Cecilia Gelfi compared proteins expressed in the vastus lateralis muscles (affected) and deltoïdes (less affected). The expression patterns vary according to age but it seems that the contractile proteins are decreased, the glycolytic proteins are increased, and the proteins involved in oxidative pathways are decreased. These results are being verified by Western blot. Dalila Laoudj (F) is carrying out similar work.
Physiopathological mechanism : Rossella Tupler (USA) reminded us of her work on the effect of over expressing human FRG1 in transgenic mice. Remarkably, these mice present a pathological index very close to FSHD. These mice represent an appropriate model to search for drugs or approaches aimed at blocking the effect of “too much” FRG1. In vitro screening studies are in progress (chemical database, MIT, Harvard) in order to identify molecules that attenuate the FRG1 promoter or directly interact with FRG1.
Alexandra Belayew (B) showed that Dux4 is over expressed in myoblasts of FSHD patients. Her team has developed an antibody directed against Dux4. She also demonstrated that Dux4 is toxic after transfection into TE671cells.

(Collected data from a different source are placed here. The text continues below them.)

### config.mk
export PLATFORM = sky130hd
export DESIGN_NAME = multipart_boundary_parser
export DESIGN_NICKNAME = d
export VERILOG_FILES = /design/src/rtl/mbp_pkg.sv /design/src/rtl/multipart_boundary_parser.sv /design/src/rtl/mbp_dpath.sv /design/src/rtl/mbp_ctrl.sv
export SDC_FILE = /design/constraint.sdc
export NUM_CORES = 1
export LEC_CHECK = 0
export BUFFER_PORTS_ARGS = -buffer_cell sky130_fd_sc_hd__buf_2
export CAP_MARGIN = 5
export CORE_MARGIN = 2
export CORE_UTILIZATION = 25
export CTS_CLUSTER_DIAMETER = 120
export DETAILED_ROUTE_END_ITERATION = 10
export SLEW_MARGIN = 30
export SYNTH_ARGS = -nofsm -noshare
export SYNTH_HDL_FRONTEND = slang
export SYNTH_SLANG_ARGS = --single-unit
### constraint.sdc
create_clock -name clk -period 10.2 [get_ports clk]
set_input_delay 1.53 -clock clk [delete_from_list [all_inputs] [get_ports clk]]
set_output_delay 1.53 -clock clk [all_outputs]
set_load 0.01 [all_outputs]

This is probably because Dux4 induces an increased synthesis of certain caspases, whose transcription is strongly activated by the C terminal of Dux4. Last of all, Dux4 might also activate the PitX1 gene, a homeobox gene involved in laterisation in the embryo and muscle development. The deregulation of PitX1 might be harmful to muscle cells.

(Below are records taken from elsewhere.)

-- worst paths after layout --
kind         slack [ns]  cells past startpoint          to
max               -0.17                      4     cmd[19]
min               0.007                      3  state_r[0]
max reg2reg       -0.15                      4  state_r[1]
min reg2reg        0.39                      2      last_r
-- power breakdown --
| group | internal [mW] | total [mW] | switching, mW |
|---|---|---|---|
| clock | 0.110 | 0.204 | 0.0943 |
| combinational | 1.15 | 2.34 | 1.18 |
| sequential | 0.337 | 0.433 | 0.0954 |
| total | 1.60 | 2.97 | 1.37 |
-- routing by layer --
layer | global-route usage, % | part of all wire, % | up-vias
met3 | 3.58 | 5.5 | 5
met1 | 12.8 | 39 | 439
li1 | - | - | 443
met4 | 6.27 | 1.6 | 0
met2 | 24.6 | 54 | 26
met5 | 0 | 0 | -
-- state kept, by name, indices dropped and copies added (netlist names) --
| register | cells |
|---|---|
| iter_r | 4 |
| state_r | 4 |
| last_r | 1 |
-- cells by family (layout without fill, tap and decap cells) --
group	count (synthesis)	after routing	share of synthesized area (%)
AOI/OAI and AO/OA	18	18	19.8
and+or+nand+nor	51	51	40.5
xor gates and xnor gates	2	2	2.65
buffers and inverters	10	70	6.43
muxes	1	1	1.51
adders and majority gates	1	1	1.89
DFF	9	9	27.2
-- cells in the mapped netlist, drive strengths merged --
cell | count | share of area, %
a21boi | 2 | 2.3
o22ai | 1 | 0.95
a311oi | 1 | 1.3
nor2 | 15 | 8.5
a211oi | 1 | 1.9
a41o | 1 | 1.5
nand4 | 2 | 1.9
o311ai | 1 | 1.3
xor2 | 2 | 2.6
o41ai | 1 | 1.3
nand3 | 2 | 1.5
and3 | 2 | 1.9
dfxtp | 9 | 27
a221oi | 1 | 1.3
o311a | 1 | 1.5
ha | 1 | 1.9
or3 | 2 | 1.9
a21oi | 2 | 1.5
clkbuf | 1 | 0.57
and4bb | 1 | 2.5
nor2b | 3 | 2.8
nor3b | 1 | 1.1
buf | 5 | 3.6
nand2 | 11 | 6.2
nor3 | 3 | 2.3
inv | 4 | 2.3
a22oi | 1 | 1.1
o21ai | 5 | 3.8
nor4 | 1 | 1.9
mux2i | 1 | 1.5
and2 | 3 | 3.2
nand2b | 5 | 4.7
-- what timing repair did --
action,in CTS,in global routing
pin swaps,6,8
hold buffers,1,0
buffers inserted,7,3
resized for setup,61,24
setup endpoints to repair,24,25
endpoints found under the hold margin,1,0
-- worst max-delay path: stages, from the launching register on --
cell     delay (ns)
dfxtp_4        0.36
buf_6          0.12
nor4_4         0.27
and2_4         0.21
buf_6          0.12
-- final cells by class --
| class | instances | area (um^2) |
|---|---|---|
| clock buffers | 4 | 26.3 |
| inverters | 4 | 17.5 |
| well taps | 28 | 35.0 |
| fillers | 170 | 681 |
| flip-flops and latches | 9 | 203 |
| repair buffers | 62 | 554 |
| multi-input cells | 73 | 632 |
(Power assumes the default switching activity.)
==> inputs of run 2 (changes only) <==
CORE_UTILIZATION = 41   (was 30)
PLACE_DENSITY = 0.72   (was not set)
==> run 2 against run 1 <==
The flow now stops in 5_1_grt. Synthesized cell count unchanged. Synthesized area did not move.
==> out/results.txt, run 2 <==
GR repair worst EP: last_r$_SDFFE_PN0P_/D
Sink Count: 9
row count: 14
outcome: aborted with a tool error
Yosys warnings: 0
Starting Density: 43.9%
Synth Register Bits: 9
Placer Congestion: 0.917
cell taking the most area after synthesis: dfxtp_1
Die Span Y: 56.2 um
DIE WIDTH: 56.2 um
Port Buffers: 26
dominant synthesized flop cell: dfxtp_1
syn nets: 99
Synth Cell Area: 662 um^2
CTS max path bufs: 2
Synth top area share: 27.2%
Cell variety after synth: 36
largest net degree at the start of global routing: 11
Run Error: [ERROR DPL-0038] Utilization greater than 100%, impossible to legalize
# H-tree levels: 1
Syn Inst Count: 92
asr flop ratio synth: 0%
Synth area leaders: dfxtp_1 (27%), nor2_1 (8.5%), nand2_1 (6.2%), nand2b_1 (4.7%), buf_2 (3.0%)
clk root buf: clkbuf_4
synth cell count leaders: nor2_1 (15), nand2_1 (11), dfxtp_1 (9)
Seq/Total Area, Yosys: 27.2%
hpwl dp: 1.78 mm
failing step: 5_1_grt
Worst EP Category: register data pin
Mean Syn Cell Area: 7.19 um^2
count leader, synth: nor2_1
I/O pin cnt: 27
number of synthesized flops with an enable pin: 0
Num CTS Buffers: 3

To end this section on physiopathological mechanisms, Julie Dumonceaux (F) partly confirmed the results of Rossella Tupler by showing that the over expression of human or murine FRG1 by AAV gene transfer in the mouse causes a severe dystrophic phenotype. This shows that the disease can begin after birth and thus indicates a minor role for FRG1 over expression during embryonic development. She is currently developing shRNAs capable of destroying the excess FRG1 mRNA produced in pathological situations.

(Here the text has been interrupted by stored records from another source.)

<file path="src/rtl/b32d_pkg.sv">
`default_nettype none
package b32d_pkg;

  localparam int MaxOutBits = 1024;
  localparam int CntW = 11;

  typedef enum logic [1:0] {
    KindEnd = 2'd0,
    KindSym = 2'd1,
    KindBad = 2'd2,
    KindSkip = 2'd3
  } kind_e;

  typedef enum logic [1:0] {
    PhCollect = 2'b01,
    PhDrain   = 2'b10
  } phase_e;

  typedef struct packed {
    kind_e      kind;
    logic [4:0] sym;
  } req_t;

  function automatic req_t classify(input logic [7:0] c);
    req_t r;
    r.kind = KindSym;
    r.sym  = 5'd0;
    case (c) inside
      8'h00:                         r.kind = KindEnd;
      [8'h09:8'h0D], 8'h20, 8'h2D:   r.kind = KindSkip;
      [8'h41:8'h48]:                 r.sym = 5'(c - 8'h41);
      [8'h4A:8'h4E]:                 r.sym = 5'(c - 8'h42);
      [8'h50:8'h5A]:                 r.sym = 5'(c - 8'h43);
      [8'h32:8'h39]:                 r.sym = 5'(c - 8'h1A);
      default:                       r.kind = KindBad;
    endcase
    return r;
  endfunction

endpackage
`default_nettype wire

</file>
<file path="src/rtl/b32d_front.sv">
`default_nettype none
module b32d_front (
  input  wire logic           in_valid_i,
  input  wire logic [7:0]     text_char_i,
  input  wire logic           full_i,
  output b32d_pkg::req_t      req_o,
  output logic                push_o,
  output logic                in_stall_o
);

  // whitespace and '-' are dropped here and never reach the queue
  assign req_o      = b32d_pkg::classify(text_char_i);
  assign in_stall_o = full_i;
  assign push_o     = in_valid_i && !full_i && (req_o.kind != b32d_pkg::KindSkip);

endmodule
`default_nettype wire

</file>
<file path="src/rtl/b32d_queue.sv">
`default_nettype none
module b32d_queue (
  input  wire logic           clk_i,
  input  wire logic           rst_ni,
  input  wire logic           push_i,
  input  wire b32d_pkg::req_t req_i,
  input  wire logic           pop_i,
  output logic                valid_o,
  output logic                full_o,
  output b32d_pkg::req_t      req_o
);

  b32d_pkg::req_t mem_q [2];
  logic       wr_ptr_q, wr_ptr_d;
  logic       rd_ptr_q, rd_ptr_d;
  logic [1:0] count_q, count_d;
  logic       do_push, do_pop;

  assign valid_o = (count_q != 2'd0);
  assign full_o  = (count_q == 2'd2);
  assign req_o   = mem_q[rd_ptr_q];
  assign do_push = push_i && !full_o;
  assign do_pop  = pop_i && valid_o;

  always_comb begin
    wr_ptr_d = wr_ptr_q ^ do_push;
    rd_ptr_d = rd_ptr_q ^ do_pop;
    count_d  = count_q + {1'b0, do_push} - {1'b0, do_pop};
  end

  always_ff @(posedge clk_i or negedge rst_ni) begin
    if (!rst_ni) begin
      wr_ptr_q <= 1'b0;
      rd_ptr_q <= 1'b0;
      count_q  <= 2'd0;
    end else begin
      wr_ptr_q <= wr_ptr_d;
      rd_ptr_q <= rd_ptr_d;
      count_q  <= count_d;
    end
  end

  always_ff @(posedge clk_i) begin
    if (do_push) begin
      mem_q[wr_ptr_q] <= req_i;
    end
  end

endmodule
`default_nettype wire

</file>
<file path="src/rtl/b32d_back.sv">
`default_nettype none
module b32d_back (
  input  wire logic                         clk_i,
  input  wire logic                         rst_ni,
  input  wire logic                         cfg_we_i,
  input  wire logic [b32d_pkg::CntW-1:0]    cfg_wdata_i,
  input  wire logic                         q_valid_i,
  input  wire b32d_pkg::req_t               q_req_i,
  output logic                              pop_o,
  output logic                              out_valid_o,
  input  wire logic                         out_stall_i,
  output logic [7:0]                        data_byte_o,
  output logic                              byte_valid_o,
  output logic [6:0]                        byte_index_o,
  output logic                              finished_o,
  output logic                              decode_error_o,
  output logic [b32d_pkg::CntW-1:0]         total_bits_o
);

  localparam int W = b32d_pkg::CntW;
  localparam logic [W-1:0] MaxLim = W'(b32d_pkg::MaxOutBits);

  logic [W-1:0]      limit_q;
  logic [7:0]        partial_q, partial_d;
  logic [2:0]        bits_q, bits_d;
  logic [W-1:0]      total_q, total_d;
  b32d_pkg::phase_e  phase_q, phase_d;

  logic              out_valid_q;
  logic [7:0]        data_q, data_d;
  logic              bvalid_q, bvalid_d;
  logic [6:0]        index_q, index_d;
  logic              fin_q, fin_d;
  logic              err_q, err_d;
  logic [W-1:0]      otot_q, otot_d;
  logic              emit;

  logic [W-1:0]      lim, rem;
  logic [2:0]        sbits;
  logic [4:0]        symv;
  logic [15:0]       acc;
  logic [3:0]        n;
  logic              take;

  assign take  = !out_valid_q || !out_stall_i;
  assign pop_o = q_valid_i && take;

  always_comb begin
    lim   = (limit_q > MaxLim) ? MaxLim : limit_q;
    rem   = lim - total_q;
    sbits = (rem > W'(5)) ? 3'd5 : rem[2:0];
    symv  = q_req_i.sym >> (3'd5 - sbits);
    acc   = {partial_q, 8'h00} | (16'(symv) << (5'd16 - 5'(bits_q) - 5'(sbits)));
    n     = 4'(bits_q) + 4'(sbits);

    partial_d = partial_q;
    bits_d    = bits_q;
    total_d   = total_q;
    phase_d   = phase_q;
    emit      = 1'b0;
    data_d    = 8'h00;
    bvalid_d  = 1'b0;
    index_d   = 7'd0;
    fin_d     = 1'b0;
    err_d     = 1'b0;
    otot_d    = total_q;

    case (q_req_i.kind)
      b32d_pkg::KindEnd: begin
        if (phase_q == b32d_pkg::PhCollect) begin
          emit  = 1'b1;
          fin_d = 1'b1;
          if (bits_q != 3'd0) begin
            data_d   = partial_q;
            bvalid_d = 1'b1;
            index_d  = total_q[9:3];
          end
        end
        partial_d = 8'h00;
        bits_d    = 3'd0;
        total_d   = '0;
        phase_d   = b32d_pkg::PhCollect;
      end
      b32d_pkg::KindBad: begin
        if (phase_q == b32d_pkg::PhCollect) begin
          emit    = 1'b1;
          fin_d   = 1'b1;
          err_d   = 1'b1;
          phase_d = b32d_pkg::PhDrain;
        end
      end
      b32d_pkg::KindSym: begin
        if (phase_q == b32d_pkg::PhCollect) begin
          if (total_q >= lim) begin
            emit    = 1'b1;
            fin_d   = 1'b1;
            phase_d = b32d_pkg::PhDrain;
            if (bits_q != 3'd0) begin
              data_d   = partial_q;
              bvalid_d = 1'b1;
              index_d  = total_q[9:3];
            end
          end else begin
            total_d = total_q + W'(sbits);
            if (n >= 4'd8) begin
              emit      = 1'b1;
              data_d    = acc[15:8];
              bvalid_d  = 1'b1;
              index_d   = total_q[9:3];
              otot_d    = total_q + W'(sbits);
              partial_d = acc[7:0];
              bits_d    = 3'(n - 4'd8);
            end else begin
              partial_d = acc[15:8];
              bits_d    = n[2:0];
            end
          end
        end
      end
      default: begin
      end
    endcase
  end

  always_ff @(posedge clk_i or negedge rst_ni) begin
    if (!rst_ni) begin
      limit_q     <= MaxLim;
      partial_q   <= 8'h00;
      bits_q      <= 3'd0;
      total_q     <= '0;
      phase_q     <= b32d_pkg::PhCollect;
      out_valid_q <= 1'b0;
    end else begin
      if (cfg_we_i) begin
        limit_q <= cfg_wdata_i;
      end
      if (pop_o) begin
        partial_q   <= partial_d;
        bits_q      <= bits_d;
        total_q     <= total_d;
        phase_q     <= phase_d;
        out_valid_q <= emit;
      end else if (!out_stall_i) begin
        out_valid_q <= 1'b0;
      end
    end
  end

  always_ff @(posedge clk_i) begin
    if (pop_o && emit) begin
      data_q   <= data_d;
      bvalid_q <= bvalid_d;
      index_q  <= index_d;
      fin_q    <= fin_d;
      err_q    <= err_d;
      otot_q   <= otot_d;
    end
  end

  assign out_valid_o    = out_valid_q;
  assign data_byte_o    = data_q;
  assign byte_valid_o   = bvalid_q;
  assign byte_index_o   = index_q;
  assign finished_o     = fin_q;
  assign decode_error_o = err_q;
  assign total_bits_o   = otot_q;

endmodule
`default_nettype wire

</file>
<file path="src/rtl/base32_text_decoder.sv">
`default_nettype none
// A character is registered in the queue, then its result in the back end.
// Throughput: one character per cycle while out_stall_i is low, set by the
// two-entry queue and the back end pack step; whitespace causes no result.
// Reset (rst_ni low, asynchronous): queue empty, output empty, string state
// cleared, bit limit back to 1024.
module base32_text_decoder (
  input  wire logic                        clk_i,
  input  wire logic                        rst_ni,
  input  wire logic                        cfg_we_i,
  input  wire logic [b32d_pkg::CntW-1:0]   cfg_wdata_i,
  input  wire logic                        in_valid_i,
  output logic                             in_stall_o,
  input  wire logic [7:0]                  text_char_i,
  output logic                             out_valid_o,
  input  wire logic                        out_stall_i,
  output logic [7:0]                       data_byte_o,
  output logic                             byte_valid_o,
  output logic [6:0]                       byte_index_o,
  output logic                             finished_o,
  output logic                             decode_error_o,
  output logic [b32d_pkg::CntW-1:0]        total_bits_o,
  output logic                             last_o
);

  b32d_pkg::req_t front_req, q_req;
  logic           push, full, q_valid, pop;

  b32d_front u_front (
    .in_valid_i  (in_valid_i),
    .text_char_i (text_char_i),
    .full_i      (full),
    .req_o       (front_req),
    .push_o      (push),
    .in_stall_o  (in_stall_o)
  );

  b32d_queue u_queue (
    .clk_i   (clk_i),
    .rst_ni  (rst_ni),
    .push_i  (push),
    .req_i   (front_req),
    .pop_i   (pop),
    .valid_o (q_valid),
    .full_o  (full),
    .req_o   (q_req)
  );

  b32d_back u_back (
    .clk_i          (clk_i),
    .rst_ni         (rst_ni),
    .cfg_we_i       (cfg_we_i),
    .cfg_wdata_i    (cfg_wdata_i),
    .q_valid_i      (q_valid),
    .q_req_i        (q_req),
    .pop_o          (pop),
    .out_valid_o    (out_valid_o),
    .out_stall_i    (out_stall_i),
    .data_byte_o    (data_byte_o),
    .byte_valid_o   (byte_valid_o),
    .byte_index_o   (byte_index_o),
    .finished_o     (finished_o),
    .decode_error_o (decode_error_o),
    .total_bits_o   (total_bits_o)
  );

  // one result per character at most
  assign last_o = 1'b1;

endmodule
`default_nettype wire

</file>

Chromatin modification : Yegor Vassetzky’s (F) research seemed to merge all of the proposed physiopathological hypothesis. The normal D4Z4 locus could act like a silencer by fixing to the nuclear envelope matrix. The neighbouring genes FRG1, FRG2, ANT1 and Dux4 will therefore be turned off. He also showed that the D4Z4 region contains an enhancer activated by the Kruppel like factor 15 (KLF15). D4Z4 contractions would render the silencer inoperative (i.e. more S/MAR (scaffold/matrix attached region) interactions with the nuclear matrix) and would expose the aforementioned neighbouring genes to the enhancer/KLF15.
Conclusion
Several proteins are now well characterized as being over expressed in FSHD patients. It is very likely that these proteins belong to the same cascade of events. In vitro, D4Z4 controls the FRG1 promoter (not the FRG2 promoter) and D4Z4 contractions induce over expression of Dux4. Finally, over expression of FRG1 in vivo, results in a muscular dystrophy similar to FSHD. A deregulation of FRG1 is thus sufficient to cause this pathology in the mouse. Furthermore, in these mice, over expression of ANT1 has been observed. It should be noted that deregulation of FRG2 is not possible because this gene does not exist in the mouse.
To finish, Claude Desnuelle (F) spoke about a phase I autologous myoblast transplantation clinical trial that he has initiated. Three patients have already been selected and no major side effects were observed six months after transplantation. Magnetic resonance imaging (MRI) and force tests are in progress.